[Items listed in a dataset]
------------------------

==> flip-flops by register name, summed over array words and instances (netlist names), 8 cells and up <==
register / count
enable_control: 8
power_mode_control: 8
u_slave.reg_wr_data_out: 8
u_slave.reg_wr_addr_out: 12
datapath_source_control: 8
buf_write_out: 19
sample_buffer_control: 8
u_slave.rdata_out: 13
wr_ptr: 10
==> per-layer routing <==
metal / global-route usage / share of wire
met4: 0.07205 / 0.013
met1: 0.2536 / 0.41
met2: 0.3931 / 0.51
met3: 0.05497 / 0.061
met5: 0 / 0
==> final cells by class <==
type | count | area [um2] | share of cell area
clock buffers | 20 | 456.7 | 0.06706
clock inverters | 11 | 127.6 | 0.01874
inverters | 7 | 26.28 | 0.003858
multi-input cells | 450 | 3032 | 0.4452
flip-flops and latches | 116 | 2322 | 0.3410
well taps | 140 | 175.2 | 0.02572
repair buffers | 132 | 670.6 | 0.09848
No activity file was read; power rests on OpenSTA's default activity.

------------------------

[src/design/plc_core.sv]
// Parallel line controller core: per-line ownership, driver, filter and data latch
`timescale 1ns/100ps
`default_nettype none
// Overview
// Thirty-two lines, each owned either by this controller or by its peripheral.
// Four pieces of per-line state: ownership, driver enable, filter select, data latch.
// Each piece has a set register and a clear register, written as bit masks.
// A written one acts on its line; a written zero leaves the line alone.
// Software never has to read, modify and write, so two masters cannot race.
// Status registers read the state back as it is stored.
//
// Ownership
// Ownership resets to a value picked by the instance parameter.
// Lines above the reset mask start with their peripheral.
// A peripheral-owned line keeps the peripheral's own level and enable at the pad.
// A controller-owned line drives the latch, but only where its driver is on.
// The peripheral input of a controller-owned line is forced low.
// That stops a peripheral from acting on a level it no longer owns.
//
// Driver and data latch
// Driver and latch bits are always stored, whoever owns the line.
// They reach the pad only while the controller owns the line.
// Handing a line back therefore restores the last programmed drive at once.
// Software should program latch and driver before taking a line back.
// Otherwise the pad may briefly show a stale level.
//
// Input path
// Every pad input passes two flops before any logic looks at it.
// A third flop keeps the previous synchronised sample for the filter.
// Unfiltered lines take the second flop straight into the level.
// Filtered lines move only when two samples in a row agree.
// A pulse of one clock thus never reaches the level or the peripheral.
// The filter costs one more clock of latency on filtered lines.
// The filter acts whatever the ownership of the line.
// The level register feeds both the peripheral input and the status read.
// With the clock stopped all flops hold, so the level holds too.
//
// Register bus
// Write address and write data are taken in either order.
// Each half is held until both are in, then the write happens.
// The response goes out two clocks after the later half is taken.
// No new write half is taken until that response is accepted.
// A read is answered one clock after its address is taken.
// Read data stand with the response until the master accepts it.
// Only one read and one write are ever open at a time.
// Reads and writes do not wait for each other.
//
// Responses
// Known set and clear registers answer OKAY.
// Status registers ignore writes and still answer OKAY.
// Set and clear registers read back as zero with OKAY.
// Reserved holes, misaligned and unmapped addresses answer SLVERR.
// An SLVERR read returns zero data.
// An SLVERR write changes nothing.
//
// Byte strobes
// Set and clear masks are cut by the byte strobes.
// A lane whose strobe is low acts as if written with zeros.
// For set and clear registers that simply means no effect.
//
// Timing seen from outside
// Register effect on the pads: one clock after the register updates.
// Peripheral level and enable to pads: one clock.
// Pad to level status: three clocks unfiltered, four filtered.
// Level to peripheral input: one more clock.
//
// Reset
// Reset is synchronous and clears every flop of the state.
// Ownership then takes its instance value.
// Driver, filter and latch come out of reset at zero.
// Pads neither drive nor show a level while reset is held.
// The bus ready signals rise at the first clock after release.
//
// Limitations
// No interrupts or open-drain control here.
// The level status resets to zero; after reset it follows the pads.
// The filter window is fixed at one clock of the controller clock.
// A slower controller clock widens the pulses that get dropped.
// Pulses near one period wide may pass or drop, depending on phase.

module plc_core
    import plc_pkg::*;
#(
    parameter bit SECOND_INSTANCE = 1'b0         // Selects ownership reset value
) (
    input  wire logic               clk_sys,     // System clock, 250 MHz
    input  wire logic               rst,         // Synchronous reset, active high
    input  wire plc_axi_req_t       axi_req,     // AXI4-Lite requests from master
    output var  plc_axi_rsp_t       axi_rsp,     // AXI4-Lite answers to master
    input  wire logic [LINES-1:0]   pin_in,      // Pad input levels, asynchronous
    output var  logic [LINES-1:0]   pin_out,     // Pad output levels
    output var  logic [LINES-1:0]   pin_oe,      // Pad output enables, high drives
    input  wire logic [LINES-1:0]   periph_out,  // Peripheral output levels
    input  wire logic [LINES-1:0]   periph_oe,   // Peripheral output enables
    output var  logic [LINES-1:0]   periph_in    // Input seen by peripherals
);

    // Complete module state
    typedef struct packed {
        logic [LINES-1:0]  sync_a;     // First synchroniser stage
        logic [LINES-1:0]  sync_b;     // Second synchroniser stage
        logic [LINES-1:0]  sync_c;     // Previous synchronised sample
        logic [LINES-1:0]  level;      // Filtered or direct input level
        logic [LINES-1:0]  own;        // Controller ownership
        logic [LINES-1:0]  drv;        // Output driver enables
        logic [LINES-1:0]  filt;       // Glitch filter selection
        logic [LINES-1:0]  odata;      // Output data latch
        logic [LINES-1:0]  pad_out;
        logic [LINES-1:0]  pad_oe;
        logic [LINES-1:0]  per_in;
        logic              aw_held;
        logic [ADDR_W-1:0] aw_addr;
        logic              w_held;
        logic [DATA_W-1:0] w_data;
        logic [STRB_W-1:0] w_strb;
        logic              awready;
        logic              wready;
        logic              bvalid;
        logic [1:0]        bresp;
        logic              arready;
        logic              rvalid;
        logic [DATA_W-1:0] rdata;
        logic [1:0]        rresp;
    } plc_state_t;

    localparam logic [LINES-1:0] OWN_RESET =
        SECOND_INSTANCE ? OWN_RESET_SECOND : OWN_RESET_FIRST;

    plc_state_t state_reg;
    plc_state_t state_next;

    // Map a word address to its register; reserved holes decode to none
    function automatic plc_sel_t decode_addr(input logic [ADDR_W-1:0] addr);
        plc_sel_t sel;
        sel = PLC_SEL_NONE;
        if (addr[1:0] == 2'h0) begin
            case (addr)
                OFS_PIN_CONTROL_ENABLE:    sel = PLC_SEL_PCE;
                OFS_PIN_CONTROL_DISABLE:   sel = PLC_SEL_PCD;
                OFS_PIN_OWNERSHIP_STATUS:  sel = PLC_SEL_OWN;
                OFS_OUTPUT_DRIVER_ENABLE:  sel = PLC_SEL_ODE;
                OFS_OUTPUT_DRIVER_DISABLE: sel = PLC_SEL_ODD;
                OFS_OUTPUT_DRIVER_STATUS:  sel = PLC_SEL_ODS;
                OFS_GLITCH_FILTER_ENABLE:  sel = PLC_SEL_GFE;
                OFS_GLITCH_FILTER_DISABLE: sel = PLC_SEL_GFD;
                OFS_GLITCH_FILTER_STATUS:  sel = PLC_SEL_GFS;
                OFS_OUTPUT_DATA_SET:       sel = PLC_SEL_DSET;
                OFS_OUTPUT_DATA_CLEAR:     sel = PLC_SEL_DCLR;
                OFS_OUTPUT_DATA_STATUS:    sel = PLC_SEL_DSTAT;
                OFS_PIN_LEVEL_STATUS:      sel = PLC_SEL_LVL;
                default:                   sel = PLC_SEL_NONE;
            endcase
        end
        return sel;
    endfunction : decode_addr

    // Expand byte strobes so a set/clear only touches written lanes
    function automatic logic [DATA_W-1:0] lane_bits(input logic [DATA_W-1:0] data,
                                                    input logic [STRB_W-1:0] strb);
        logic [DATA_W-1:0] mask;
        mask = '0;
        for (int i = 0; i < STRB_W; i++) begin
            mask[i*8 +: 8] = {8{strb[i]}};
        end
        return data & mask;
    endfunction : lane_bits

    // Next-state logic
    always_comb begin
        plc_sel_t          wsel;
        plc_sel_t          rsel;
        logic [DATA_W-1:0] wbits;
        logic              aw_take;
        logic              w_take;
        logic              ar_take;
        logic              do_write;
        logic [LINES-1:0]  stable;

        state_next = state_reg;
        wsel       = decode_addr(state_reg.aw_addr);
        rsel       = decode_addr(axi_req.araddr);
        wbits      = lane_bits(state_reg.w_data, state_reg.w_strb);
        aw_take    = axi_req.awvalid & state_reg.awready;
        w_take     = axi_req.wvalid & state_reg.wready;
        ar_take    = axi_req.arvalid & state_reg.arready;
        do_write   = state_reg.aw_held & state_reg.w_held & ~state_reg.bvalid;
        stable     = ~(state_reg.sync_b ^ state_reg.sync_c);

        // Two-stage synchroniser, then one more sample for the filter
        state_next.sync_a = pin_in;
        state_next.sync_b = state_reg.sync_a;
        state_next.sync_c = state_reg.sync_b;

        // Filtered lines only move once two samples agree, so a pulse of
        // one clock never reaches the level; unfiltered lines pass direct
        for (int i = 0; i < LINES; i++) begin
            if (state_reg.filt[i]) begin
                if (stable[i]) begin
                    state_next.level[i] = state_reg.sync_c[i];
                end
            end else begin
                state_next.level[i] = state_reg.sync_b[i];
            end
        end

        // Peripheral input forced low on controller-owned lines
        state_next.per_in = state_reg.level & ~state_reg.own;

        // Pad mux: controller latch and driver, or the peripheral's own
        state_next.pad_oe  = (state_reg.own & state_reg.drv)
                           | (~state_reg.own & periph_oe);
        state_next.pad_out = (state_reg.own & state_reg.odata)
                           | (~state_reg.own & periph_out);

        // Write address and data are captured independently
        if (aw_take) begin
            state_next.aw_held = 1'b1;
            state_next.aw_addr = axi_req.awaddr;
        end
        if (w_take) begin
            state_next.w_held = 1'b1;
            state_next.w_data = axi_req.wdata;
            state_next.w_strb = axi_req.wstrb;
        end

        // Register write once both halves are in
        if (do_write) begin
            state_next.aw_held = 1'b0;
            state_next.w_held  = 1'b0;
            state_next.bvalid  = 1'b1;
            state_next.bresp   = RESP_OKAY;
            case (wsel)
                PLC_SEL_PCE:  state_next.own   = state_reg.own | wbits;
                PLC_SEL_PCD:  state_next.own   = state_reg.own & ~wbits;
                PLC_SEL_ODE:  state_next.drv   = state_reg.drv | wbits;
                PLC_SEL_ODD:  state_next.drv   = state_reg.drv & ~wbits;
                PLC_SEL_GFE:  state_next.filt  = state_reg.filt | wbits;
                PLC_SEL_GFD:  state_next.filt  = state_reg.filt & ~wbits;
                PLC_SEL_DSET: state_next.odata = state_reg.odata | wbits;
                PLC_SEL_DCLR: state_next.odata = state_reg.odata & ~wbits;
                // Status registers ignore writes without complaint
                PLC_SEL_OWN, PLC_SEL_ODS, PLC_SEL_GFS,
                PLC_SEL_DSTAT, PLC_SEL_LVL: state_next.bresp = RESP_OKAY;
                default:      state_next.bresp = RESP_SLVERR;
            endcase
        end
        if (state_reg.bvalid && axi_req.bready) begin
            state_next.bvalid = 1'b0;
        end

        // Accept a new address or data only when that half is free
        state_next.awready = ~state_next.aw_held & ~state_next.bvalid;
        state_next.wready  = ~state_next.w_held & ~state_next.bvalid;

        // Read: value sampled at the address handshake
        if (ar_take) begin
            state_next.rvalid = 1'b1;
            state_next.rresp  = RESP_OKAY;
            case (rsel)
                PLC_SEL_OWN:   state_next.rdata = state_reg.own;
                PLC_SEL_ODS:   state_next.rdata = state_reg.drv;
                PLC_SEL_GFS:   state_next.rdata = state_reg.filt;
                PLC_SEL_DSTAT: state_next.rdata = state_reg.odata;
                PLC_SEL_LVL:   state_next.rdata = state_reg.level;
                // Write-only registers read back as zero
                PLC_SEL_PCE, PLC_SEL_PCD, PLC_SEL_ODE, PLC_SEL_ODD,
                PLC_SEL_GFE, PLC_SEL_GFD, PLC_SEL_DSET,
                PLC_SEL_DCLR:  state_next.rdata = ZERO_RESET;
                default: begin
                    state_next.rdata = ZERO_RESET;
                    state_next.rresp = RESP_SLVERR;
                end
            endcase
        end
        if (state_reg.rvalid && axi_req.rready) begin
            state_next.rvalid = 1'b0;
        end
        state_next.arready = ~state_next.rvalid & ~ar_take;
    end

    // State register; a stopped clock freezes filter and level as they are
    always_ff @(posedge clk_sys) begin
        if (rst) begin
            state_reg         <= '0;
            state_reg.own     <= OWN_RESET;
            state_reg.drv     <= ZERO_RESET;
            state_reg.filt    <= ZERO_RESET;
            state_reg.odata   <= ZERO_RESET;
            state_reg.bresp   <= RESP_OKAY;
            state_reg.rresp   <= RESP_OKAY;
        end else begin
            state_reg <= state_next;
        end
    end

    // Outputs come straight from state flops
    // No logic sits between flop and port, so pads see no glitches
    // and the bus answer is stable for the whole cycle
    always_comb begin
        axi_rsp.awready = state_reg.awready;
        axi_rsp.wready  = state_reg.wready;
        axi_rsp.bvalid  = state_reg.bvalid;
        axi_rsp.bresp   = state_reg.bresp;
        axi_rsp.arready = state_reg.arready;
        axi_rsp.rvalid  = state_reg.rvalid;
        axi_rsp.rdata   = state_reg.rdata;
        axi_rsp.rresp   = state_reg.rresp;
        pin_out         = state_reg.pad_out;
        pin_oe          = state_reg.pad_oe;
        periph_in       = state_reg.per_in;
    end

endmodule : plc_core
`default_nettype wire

------------------------

[YOUR GOAL] Will you return exactly the lines above from the one with "met2: 0.3931 / 0.51" down to the one with "No activity file", counting both as part of the range?

[YOUR RESPONSE]
met2: 0.3931 / 0.51
met3: 0.05497 / 0.061
met5: 0 / 0
==> final cells by class <==
type | count | area [um2] | share of cell area
clock buffers | 20 | 456.7 | 0.06706
clock inverters | 11 | 127.6 | 0.01874
inverters | 7 | 26.28 | 0.003858
multi-input cells | 450 | 3032 | 0.4452
flip-flops and latches | 116 | 2322 | 0.3410
well taps | 140 | 175.2 | 0.02572
repair buffers | 132 | 670.6 | 0.09848
No activity file was read; power rests on OpenSTA's default activity.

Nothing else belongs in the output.